Ingrid Alvarez-DiMarzo, state director of the Hispanic Federation, said the practice “unfairly distorts communities of color’s representation in state and local politics.”

Alvarez-DiMarzo’s organization is just one of the groups that supports legislation that would require Connecticut’s prisons to register the last known address of each of their residents with the Secretary of the State. The political boundaries would then be redrawn in 2021 using that information.

Data provided by Latino and Puerto Rican Affairs Commission shows that in Somers and Suffield a significant portion of the towns’ overall populations — 20 and 13 percent respectively — reside in prison. Both towns have prison populations of over 2,000.

According to data from the Prison Policy Initiative, the 59th House District in Enfield — the town with the state’s largest prison population — registered more than 3,300 African-American and Latinos as constituents. However, because district includes three prisons, 72 percent of those African-Americans and 60 percent of those Latinos are not actually residents of the town.

Rep. David Kiner, who represents the 59th District, said that the current way the districts are drawn is not gerrymandering and that while it’s a complex issue, he is opposed to any changes in the law.

His main opposition to the proposal is the prospect that his community could lose state funding.

Kiner said that Enfield is continuously underfunded and is “owed thousands” because of the state’s failure to follow through on payment-in-lieu-of-taxes, or PILOT, that would otherwise be paid to the town.

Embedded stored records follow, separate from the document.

$ cat config.mk
export PLATFORM = sky130hd
export DESIGN_NAME = rcb_result_queue
export DESIGN_NICKNAME = d
export VERILOG_FILES = /design/src/rtl/core/rcb_pkg.sv /design/src/rtl/core/rcb_result_queue.sv
export SDC_FILE = /design/constraint.sdc
export NUM_CORES = 1
export LEC_CHECK = 0
export BUFFER_PORTS_ARGS = -buffer_cell sky130_fd_sc_hd__buf_2
export CAP_MARGIN = 10
export CORE_ASPECT_RATIO = 1.25
export CORE_MARGIN = 3
export CORE_UTILIZATION = 30
export DETAILED_ROUTE_END_ITERATION = 8
export PLACE_DENSITY = 0.5
export SYNTH_ARGS = -nofsm -noshare
export SYNTH_HDL_FRONTEND = slang
export SYNTH_SLANG_ARGS = --single-unit
$ cat constraint.sdc
create_clock -name clock -period 1.4 [get_ports clock]
set_input_delay 0.07 -clock clock [delete_from_list [all_inputs] [get_ports clock]]
set_output_delay 0.07 -clock clock [all_outputs]
set_load 0.05 [all_outputs]
$ cat src/rtl/core/rcb_pkg.sv
package rcb_pkg;

   // Channel code width, unsigned fixed point
   localparam int CHANNEL_BITS = 16;
   // Register widths and frame height limit
   localparam int WIDTH_BITS  = 12;
   localparam int HEIGHT_BITS = 13;
   localparam int ROW_BITS    = 12;
   localparam int MAX_HEIGHT  = 4096;
   // Results one request can cause
   localparam int RESULT_SLOTS = 4;

   // Register indexes of the write port
   typedef enum logic [0:0] {
      CSR_IMAGE_WIDTH  = 1'b0,
      CSR_IMAGE_HEIGHT = 1'b1
   } csr_index_type;

   typedef struct packed {
      logic [CHANNEL_BITS-1:0] red_in;
      logic [CHANNEL_BITS-1:0] green_in;
      logic [CHANNEL_BITS-1:0] blue_in;
   } req_payload_type;

   typedef struct packed {
      logic [CHANNEL_BITS-1:0] red_out;
      logic [CHANNEL_BITS-1:0] green_out;
      logic [CHANNEL_BITS-1:0] blue_out;
      logic                    last_of_run;
      logic                    frame_done;
   } rsp_payload_type;

   typedef struct packed {
      logic [CHANNEL_BITS-1:0] red;
      logic [CHANNEL_BITS-1:0] green;
      logic [CHANNEL_BITS-1:0] blue;
   } pixel_type;

   // Position of a request within the frame
   typedef struct packed {
      logic r_ge1;
      logic r_ge2;
      logic c_ge1;
      logic c_ge2;
      logic row_end;
      logic last_row;
   } flags_type;

   // Taps presented to the kernel
   typedef struct packed {
      flags_type       flags;
      pixel_type       p;
      pixel_type       mid;
      pixel_type       up;
      pixel_type [4:0] win;
   } taps_type;

   // Up to four results of one request, in output order
   typedef struct packed {
      logic [RESULT_SLOTS-1:0] mask;
      pixel_type [RESULT_SLOTS-1:0] pix;
   } bundle_type;

endpackage

$ cat src/rtl/core/rcb_result_queue.sv
module rcb_result_queue (
   input  logic                     clock,
   input  logic                     reset,
   input  logic                     load,
   input  rcb_pkg::bundle_type      bundle,
   output logic                     free,
   output logic                     rsp_valid,
   input  logic                     rsp_ready,
   output rcb_pkg::rsp_payload_type rsp_data
);

   localparam int NS = rcb_pkg::RESULT_SLOTS;
   localparam int SW = $clog2(NS);

   logic [NS-1:0]                 mask_ff, mask_in;
   rcb_pkg::pixel_type [NS-1:0]   pix_ff;
   logic [SW-1:0]                 sel;
   logic [NS-1:0]                 remain;
   logic                          pop;

   // Pick the earliest pending slot
   always_comb begin
      sel = '0;
      for (int i = NS - 1; i >= 0; i--) begin
         if (mask_ff[i]) begin
            sel = SW'(i);
         end
      end
   end

   assign remain    = mask_ff & ~(NS'(1) << sel);
   assign rsp_valid = |mask_ff;
   assign pop       = rsp_valid & rsp_ready;
   assign free      = (mask_ff == '0) | ((remain == '0) & rsp_ready);

   assign rsp_data.red_out     = pix_ff[sel].red;
   assign rsp_data.green_out   = pix_ff[sel].green;
   assign rsp_data.blue_out    = pix_ff[sel].blue;
   assign rsp_data.last_of_run = (remain == '0);
   assign rsp_data.frame_done  = (sel == SW'(NS - 1));

   // Load a new bundle or drop the slot just taken
   always_comb begin
      mask_in = mask_ff;
      if (load) begin
         mask_in = bundle.mask;
      end else if (pop) begin
         mask_in = remain;
      end
   end

   always_ff @(posedge clock) begin
      if (reset) begin
         mask_ff <= '0;
      end else begin
         mask_ff <= mask_in;
      end
   end

   always_ff @(posedge clock) begin
      if (load) begin
         pix_ff <= bundle.pix;
      end
   end

endmodule
==> reports/qor.csv, run 1 <==
metric,value,unit
outcome,finished with violations,
violated checks,negative setup slack,
final cycle utilization of the critical path,1.34,
synthesized netlist cell count,449,
flop2flop setup slack,0.05,ns
port bufs,251,
CTS Sinks,196,
# Max-Cap Violations,0,
CTS tree,done,
max-slew violation total from the final report,0,
Critical R2R Launch,mask_ff[2],
cell row count,64,
Final Hold Fails,0,
Synth Area per Inst,16.8,um^2
Max Fanout on Critical Path,17,
Hold Startpoint,rsp_ready,
slew margin rel.,0.723,
maximum vdd drop,0.000828,V
Routed WL,22.4,mm
Starting Density,0.306,
"Net Count, Synth",649,
Final Hold Slack,0.103,ns
initial antenna violation count,0,
Leak Pwr,0.00516,uW
I/O Pins,252,
Syn. warnings,0,
Mapped Area,7520,um^2
first-pass GRT wire length,34.2,mm
Root Driver,clkbuf_16,
drt first pass iters,4,
Hold Path Depth,4,
total gr overflow,0,
H-tree lvl count,4,
Setup crit start kind,flop,
die area,27000,um^2
Least-Margin Pin Slew,0.411,ns
via count,5833,
"most common cell after layout, fill and taps aside",dlygate4sd3_1,
placed wire-length estimate,14.0,mm
Die Height,183,um
library cells used by synthesis,25,
antenna cells,0,
Setup Skew,0.00529,ns
Register-to-Register Path Depth,4,
Avg WL per Cell,17.6,um
Crit. End Element,output pin,
Hold Crit Class,in2reg,
Hold Crit Endpoint,mask_ff[1],
drc violations,0,
fmax,534,MHz
"Clk Latency, worst-skew pair",0.43,ns
setup TNS,-22.59,ns
Antenna Nets Post-Route,0,
capturing point of the worst reg2reg path,mask_ff[3],
"Arr. time, crit path",1.80,ns
core area,24600,um^2
setup ws final,-0.472,ns
post-placement setup slack,-0.155,ns
Final Net Count,1129,
initial drt markers,225,
PwrDens,1170,nW/um^2
critical path class,reg2out,
"commonest non-fill, non-tap cells in the layout","dlygate4sd3_1, buf_2, edfxtp_1",
register area share after synthesis,0.777,
RSZ-0062 raised after global routing,yes,
mean number of vias per cell,4.59,
final setup vio count,52,
largest net degree at the start of global routing,25,
cts bufs inserted,17,
fillers,2031,
critical path required time,1.33,ns
GPL Wtd Cong,0.748,
P&R area growth vs syn,67.0,%
share of cells above drive strength 1,0.380,
Seq cells post-synth,196,
post-layout min period,1.87,ns
Max Buffers Root-to-Sink,2,
gr usage total,0.164,
DIE WIDTH,148,um
vias in the first global route,6400,
clock-pin slew on the worst setup and hold paths,0.07,ns
## where the power goes
group	internal, uW	switching, uW
logic	1520	1650
registers	6950	136
clock network	2250	2160
## area by class of cell
class,instances,area [um^2],area share
clock buffer,18,429,0.0342
clock inverter,14,90.1,0.00717
inverter,51,191,0.0152
multi-input combinational,168,1370,0.109
sequential,196,5860,0.466
tap,330,413,0.0329
timing repair buffer,495,4210,0.335
## sequential cells by signal (all words and copies together) (netlist names)
signal / cells
pix_ff: 192
mask_ff: 4
## synth_stat cells (all sizes together)
cell type    n  share of area
a211o        1         0.0012
a21oi       52          0.035
a221o       48          0.064
a22o        48          0.056
buf         20          0.018
clkbuf      14         0.0070
dfxtp        4          0.011
edfxtp     192           0.77
inv         51          0.025
maj3         2         0.0027
nand2        3         0.0015
nand2b       2         0.0017
nor2         2         0.0010
nor2b        1         0.0018
nor3         1        0.00066
nor3b        1         0.0010
o211ai       1         0.0010
o21ai        1        0.00066
o311ai       2         0.0023
o31ai        1         0.0010
or2          1        0.00083
or3          1        0.00083
## kinds of logic after synthesis
kind of cell / Yosys count / synth area share
DFF: 196 / 0.777
AOI/OAI and AO/OA: 154 / 0.160
buffers and inverters: 85 / 0.0507
and+or+nand+nor: 12 / 0.00931
adders and majority gates: 2 / 0.00266
## through the flow
stage | util | instances | total power [uW] | instance area [um^2]
finish | 0.511 | 1272 | 14700 | 12600
global route | 0.511 | 1272 | 15200 | 12600
CTS | 0.509 | 1271 | 14800 | 12500
detailed placement | 0.389 | 1034 | 9540 | 9570
global placement | 0.389 | 1034 | 9500 | 9570
floorplan | - | 449 | 8590 | 7590
## per-layer routing
layer	up-vias	track usage	share of wire
li1	2759	-	-
met1	2811	0.196	0.40
met2	226	0.280	0.51
met3	37	0.0502	0.063
met4	0	0.0604	0.021
met5	-	0	0
## worst max path at each step
stage,to,start
2_1_floorplan,free,mask_ff[2]
6_report,rsp_data[32],mask_ff[3]
4_1_cts,rsp_data[30],mask_ff[3]
3_3_place_gp,rsp_data[47],mask_ff[2]
3_5_place_dp,rsp_data[47],mask_ff[2]
5_1_grt,rsp_data[32],mask_ff[3]
## repair_timing
| action | 4_1_cts | 5_1_grt |
|---|---|---|
| endpoints found under the hold margin | 206 | 0 |
| setup endpoints to repair | 52 | 52 |
| resized for setup | 102 | 6 |
| setup buffers | 3 | 0 |
| pin swaps | 4 | 4 |
| gates cloned | 3 | 1 |
| hold buffers | 199 | 0 |
## worst max-delay path: stages, from the launching register on
cell and delay, ns:
dfxtp_4 0.36, nor2b_4 0.15, buf_12 0.15, a221o_1 0.32, a22o_2 0.22, buf_6 0.15
No activity file was read; power rests on OpenSTA's default activity.
==> run 2, diff against run 1 <==
Settings changed: MAX_ROUTING_LAYER from default to met4.
==> run 2 against run 1 <==
  * Sequential share of layout area is the same
  * Routed wire length shrank 0.46%
  * Design area is the same
  * The run still ends with negative setup slack left
  * Combinational power is essentially flat
  * Cell count is the same
  * Sequential cell count is the same
  * Die area is the same
  * First-iteration DRC count shrank 1.8%
==> reports/qor.csv, run 2 (synthesis results as in run 1) <==
metric,value,unit,change
outcome,finished with violations,,
violated checks,negative setup slack,,
"delay-heaviest family, CP",compound AO/OA/AOI/OAI gates,,
"commonest non-fill, non-tap cells in the layout","dlygate4sd3_1, buf_2, edfxtp_1",,
port bufs,251,,unchanged
Least-Margin Pin Slew,0.398,ns,-0.0130 ns
Max Buffers Root-to-Sink,2,,unchanged
final cycle utilization of the critical path,1.34,,about the same
initial drt markers,221,,-1.8%
I/O Pins,252,,unchanged
critical path class,reg2out,,
gr usage total,0.168,,+0.00435
RSZ-0062 raised after global routing,yes,,
initial antenna violation count,0,,unchanged
setup ws final,-0.470,ns,+0.00162 ns
Crit. End Element,output pin,,
cts bufs inserted,17,,unchanged
max-slew violation total from the final report,0,,unchanged
part of the power in registers,0.483,,about the same
drc violations,0,,unchanged
final setup vio count,52,,unchanged
fillers,2031,,unchanged
CTS Sinks,196,,unchanged
switch share,0.268,,-0.000891
total gr overflow,0,,unchanged
Top Registers,"pix_ff: 192 flops, mask_ff: 4 flops",,
Final Hold Fails,0,,unchanged
"Most flops, register",pix_ff,,
placed wire-length estimate,14.0,mm,unchanged
Routed WL,22.3,mm,-0.46%
mean number of vias per cell,4.57,,-0.26%
PwrDens,1170,nW/um^2,-0.11%
core area,24600,um^2,unchanged
antenna cells,0,,unchanged
Die Height,183,um,unchanged
DIE WIDTH,148,um,unchanged
GPL Wtd Cong,0.760,,+1.6%
Setup crit start kind,flop,,
"Clk Latency, worst-skew pair",0.42,ns,about the same
Internal Power,10700,uW,about the same
area post-placement,9570,um^2,unchanged
"most common cell after layout, fill and taps aside",dlygate4sd3_1,,
Final Net Count,1129,,unchanged
Leak Pwr,0.00516,uW,unchanged
P&R area growth vs syn,67.0,%,unchanged
Final Hold Slack,0.105,ns,+0.00145 ns
critical path required time,1.33,ns,about the same
Max Fanout on Critical Path,17,,unchanged
largest net degree at the start of global routing,25,,unchanged
"Arr. time, crit path",1.80,ns,about the same
drt first pass iters,6,,+2
combinational share of power,0.216,,about the same
maximum vdd drop,0.000815,V,-1.5%
post-layout min period,1.87,ns,-0.00161 ns
CP bufs+invs,2,,unchanged
Setup Skew,0.000875,ns,-0.00441 ns
fmax,535,MHz,about the same
H-tree lvl count,4,,unchanged
Avg WL per Cell,17.5,um,-0.46%
Clk pwr share,0.300,,about the same
max FFs per register,192,,unchanged
CTS tree,done,,
clock-pin slew on the worst setup and hold paths,0.07,ns,about the same
Starting Density,0.306,,unchanged
Max stage delay on crit path,0.36,ns,about the same
cell area after layout,12600,um^2,unchanged
"slowest stage cell, crit path",dfxtp_4,,
Antenna Nets Post-Route,0,,unchanged
# Max-Cap Violations,0,,unchanged
first-pass GRT wire length,34.1,mm,-0.14%
P_sw,3920,uW,-0.44%
slew margin rel.,0.731,,+0.00878
Hold Crit Class,in2reg,,
via count,5818,,-0.26%
vias in the first global route,6404,,+0.063%
critical-path cell list,nor2b_4 -> buf_12 -> a221o_1 -> a22o_2 -> buf_6,,
share of cells above drive strength 1,0.380,,unchanged
Root Driver,clkbuf_16,,
die area,27000,um^2,unchanged
cell row count,64,,unchanged
run 2: what timing repair did:
item,4_1_cts,5_1_grt
hold buffers,199,0
endpoints found under the setup margin,52,52
pin swaps,4,4
buffers inserted,3,0
resized for setup,102,6
gates cloned,3,1
endpoints found under the hold margin,206,0
run 2: final timing paths:
kind	from	end	slack, ns	cells past startpoint
max	mask_ff[3]	rsp_data[32]	-0.47	5
min reg2reg	mask_ff[1]	mask_ff[1]	0.72	3
max reg2reg	mask_ff[2]	mask_ff[3]	0.06	4
min	rsp_ready	mask_ff[1]	0.10	4
run 2: tightest hold or removal path, cell delays in order:
cell,delay (ns)
buf_2,0.10
inv_1,0.07
o211ai_1,0.16
a21oi_1,0.08
run 2: final cells by class:
class / count / area, um^2 / share of cell area
clock inverter: 14 / 90.1 / 0.00717
timing repair buffer: 495 / 4210 / 0.335
sequential: 196 / 5860 / 0.466
clock buffer: 18 / 429 / 0.0342
tap: 330 / 413 / 0.0329
multi-input combinational: 168 / 1370 / 0.109
inverter: 51 / 191 / 0.0152
run 2: power groups by stage:
stage / clock, uW / combinational [uW] / sequential (uW)
floorplan: 0 / 1430 / 7170
global placement: 0 / 2310 / 7190
detailed placement: 0 / 2330 / 7210
CTS: 4570 / 3150 / 7080
global route: 4750 / 3350 / 7120
finish: 4400 / 3170 / 7080
run 2: metrics by stage:
stage / cells / power (uW) / utilization / setup WS, ns / TNS (ns)
floorplan: 449 / 8590 / - / -0.0867 / -0.158
global placement: 1034 / 9500 / 0.389 / -0.111 / -4.13
detailed placement: 1034 / 9540 / 0.389 / -0.155 / -5.38
CTS: 1271 / 14800 / 0.509 / -0.491 / -24.27
global route: 1272 / 15200 / 0.511 / -0.536 / -26.18
finish: 1272 / 14600 / 0.511 / -0.470 / -22.40
run 2: metal layers:
metal,share of wire,global-route usage
met1,0.41,0.199
met4,0.022,0.0671
met5,0,-
met2,0.51,0.280
met3,0.051,0.0381
==> run 3, diff against run 2 <==
Settings changed: SKIP_LAST_GASP from default to 1.
==> run 3 against run 2 <==
  * The flow still finishes with violations (negative setup slack)
  * Sequential power about the same
  * Core utilization is the same
  * Critical path depth stayed put
  * Cell count stayed put
  * Non-clock buffer count unchanged
  * Sequential cell count unchanged
  * Largest cell class unchanged
==> reports/qor.csv, run 3 (synthesis results as in run 1) <==
metric,value,unit,change
Final Hold Slack,0.105,ns,unchanged
flop2flop setup slack,0.06,ns,about the same
GPL Wtd Cong,0.760,,unchanged
combinational share of power,0.216,,about the same
final setup vio count,52,,unchanged
drt first pass iters,6,,unchanged
first-pass GRT wire length,34.1,mm,unchanged
post-layout min period,1.87,ns,+0.000234 ns
maximum vdd drop,0.000815,V,about the same
max-slew violation total from the final report,0,,unchanged
initial antenna violation count,0,,unchanged
H-tree lvl count,4,,unchanged
Routed WL,22.3,mm,about the same
"commonest non-fill, non-tap cells in the layout","dlygate4sd3_1, buf_2, edfxtp_1",,
Setup Skew,0.000875,ns,unchanged
Setup crit start kind,flop,,
Crit. Startpoint,mask_ff[3],,
switch share,0.268,,about the same
Max stage delay on crit path,0.36,ns,about the same
Antenna Nets Post-Route,0,,unchanged
Avg WL per Cell,17.5,um,about the same
mean number of vias per cell,4.57,,unchanged
Die Height,183,um,unchanged
Hold Crit Class,in2reg,,
largest net degree at the start of global routing,25,,unchanged
worst setup path endpoint,rsp_data[32],,
total gr overflow,0,,unchanged
Root Driver,clkbuf_16,,
capturing point of the worst reg2reg path,mask_ff[3],,
gr usage total,0.168,,unchanged
Finished Core Util,0.511,,unchanged
Starting Density,0.306,,unchanged
CTS Sinks,196,,unchanged
share of cells above drive strength 1,0.380,,unchanged
drc violations,0,,unchanged
Least-Margin Pin Slew,0.398,ns,unchanged
Final Hold Fails,0,,unchanged
fmax,535,MHz,about the same
"Clk Latency, worst-skew pair",0.42,ns,about the same
RSZ-0062 raised after global routing,yes,,
Internal Power,10700,uW,about the same
Crit. End Element,output pin,,
cts bufs inserted,17,,unchanged
critical path class,reg2out,,
Max Fanout on Critical Path,17,,unchanged
die area,27000,um^2,unchanged
outcome,finished with violations,,
critical path required time,1.33,ns,about the same
violated checks,negative setup slack,,
Clk pwr share,0.300,,about the same
CTS tree,done,,
"delay-heaviest family, CP",compound AO/OA/AOI/OAI gates,,
Top Registers,"pix_ff: 192 flops, mask_ff: 4 flops",,
port bufs,251,,unchanged
P_sw,3920,uW,about the same
I/O Pins,252,,unchanged
Max Buffers Root-to-Sink,2,,unchanged
# Max-Cap Violations,0,,unchanged
clock-pin slew on the worst setup and hold paths,0.07,ns,about the same
DIE WIDTH,148,um,unchanged
critical-path cell list,nor2b_4 -> buf_12 -> a221o_1 -> a22o_2 -> buf_6,,
"most common cell after layout, fill and taps aside",dlygate4sd3_1,,
antenna cells,0,,unchanged
setup TNS,-22.42,ns,-0.0248 ns
"Most flops, register",pix_ff,,
P&R area growth vs syn,67.0,%,unchanged
PwrDens,1170,nW/um^2,about the same
Final Net Count,1129,,unchanged
Critical R2R Launch,mask_ff[2],,
placed wire-length estimate,14.0,mm,unchanged
CP bufs+invs,2,,unchanged
Register-to-Register Path Depth,4,,unchanged
slew margin rel.,0.731,,unchanged
"slowest stage cell, crit path",dfxtp_4,,
part of the power in registers,0.483,,about the same
vias in the first global route,6404,,unchanged
via count,5818,,unchanged
"Arr. time, crit path",1.80,ns,about the same
initial drt markers,221,,unchanged
Leak Pwr,0.00516,uW,about the same
max FFs per register,192,,unchanged
setup ws final,-0.470,ns,-0.000234 ns
core area,24600,um^2,unchanged
WP depth,5,,unchanged
final cycle utilization of the critical path,1.34,,about the same
cell row count,64,,unchanged
[run 3: changes by cell type in the layout (fill, tap and decap cells not counted), sizes merged]
| cell | change |
|---|---|
| clkbuf | +1 |
| buf | -1 |
[run 3: how the worst min path moves through the flow]
stage	from	end	slack, ns	cells past startpoint
global placement	bundle[10]	pix_ff[10]	0.25	1
CTS	rsp_ready	mask_ff[1]	0.05	4
floorplan	reset	mask_ff[3]	0.13	1
detailed placement	bundle[180]	pix_ff[180]	0.25	1
global route	rsp_ready	mask_ff[1]	0.12	4
finish	rsp_ready	mask_ff[1]	0.10	4
[run 3: layout make-up]
class / instances / area [um^2]
clock inverter: 14 / 90.1
sequential: 196 / 5860
clock buffer: 18 / 429
timing repair buffer: 495 / 4210
tap: 330 / 413
inverter: 51 / 191
multi-input combinational: 168 / 1370
fill: 2031 / 12000
[run 3: metal layers]
layer	vias to the layer above	wire, um	share of wire	global-route usage
li1	2758	-	-	-
met1	2820	9220	0.41	0.199
met2	211	11500	0.51	0.280
met3	29	1140	0.051	0.0381
met4	0	481	0.022	0.0671
met5	-	0	0	-
[run 3: power groups by stage]
| stage | logic (uW) | registers (uW) | clock network, uW |
|---|---|---|---|
| global placement | 2310 | 7190 | 0 |
| floorplan | 1430 | 7170 | 0 |
| CTS | 3150 | 7080 | 4570 |
| detailed placement | 2330 | 7210 | 0 |
| global route | 3350 | 7120 | 4750 |
| finish | 3170 | 7080 | 4400 |
[run 3: worst min-delay path: stages]
cell      delay (ns)
buf_2           0.10
inv_1           0.07
o211ai_1        0.16
a21oi_1         0.08
[run 3: timing repair]
item	4_1_cts	5_1_grt
hold buffers	199	0
gates cloned	3	1
endpoints found under the setup margin	52	52
endpoints found under the hold margin	206	0
setup buffers	3	0
pin swaps	4	4
resized for setup	102	5
[run 3: per-stage QoR]
| step | setup WS, ns | power (uW) | cells | instance area [um^2] |
|---|---|---|---|---|
| final | -0.470 | 14600 | 1272 | 12600 |
| after global routing | -0.536 | 15200 | 1272 | 12600 |
| after CTS | -0.491 | 14800 | 1271 | 12500 |
| after detailed placement | -0.155 | 9540 | 1034 | 9570 |
| after global placement | -0.111 | 9500 | 1034 | 9570 |
| after floorplan | -0.0867 | 8590 | 449 | 7590 |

Sen. Eric Coleman, D-Bloomfield, said the money has been a stumbling block in the past because, in addition to representation, population data is part of a formula that determines the amount of funding provided to communities.


The proposed legislation, however, says that the reformed population data would not be used to changed how state or federal aid is distributed.

Four states — New York, Maryland, Delaware, and California — already have eliminated the practice.

In 2012, Maryland’s law was upheld by the U.S. Supreme Court. Connecticut lawmakers have raised the issue before, but the legislation died in committee.

Sen. Gary Winfield, D-New Haven, who said he was a co-sponsor of an earlier bill to end prison gerrymandering, said that this year’s effort was different because of the broader coalition that has come together on the issue. He hoped that the conversation over gerrymandering would move beyond the Capitol and into the public sphere.

Chandra Bozelko was a resident of Orange when she was incarcerated at the York Correctional Institution in Niantic. While Connecticut felons cannot vote until after they have served their sentence and parole, inmates who are serving time for a misdemeanor, those who remain unsentenced or on bail, are still eligible to vote.

While she remained on Orange’s voting rolls, Bozelko said it was extremely difficult to acquire the absentee ballot necessary to vote while she was incarcerated. She said she and her fellow voting-eligible inmates were left without a voice.

There are just under 16,000 prisoners incarcerated in Connecticut. Wagner estimated that about half of those are still eligible to vote.

The coalition backing the legislation includes the Hispanic Federation, Prison Policy Initiative, ACLU, League of Women Voters, and the Latino and Puerto Rican Affairs Commission.

The legislation has yet to be posted online.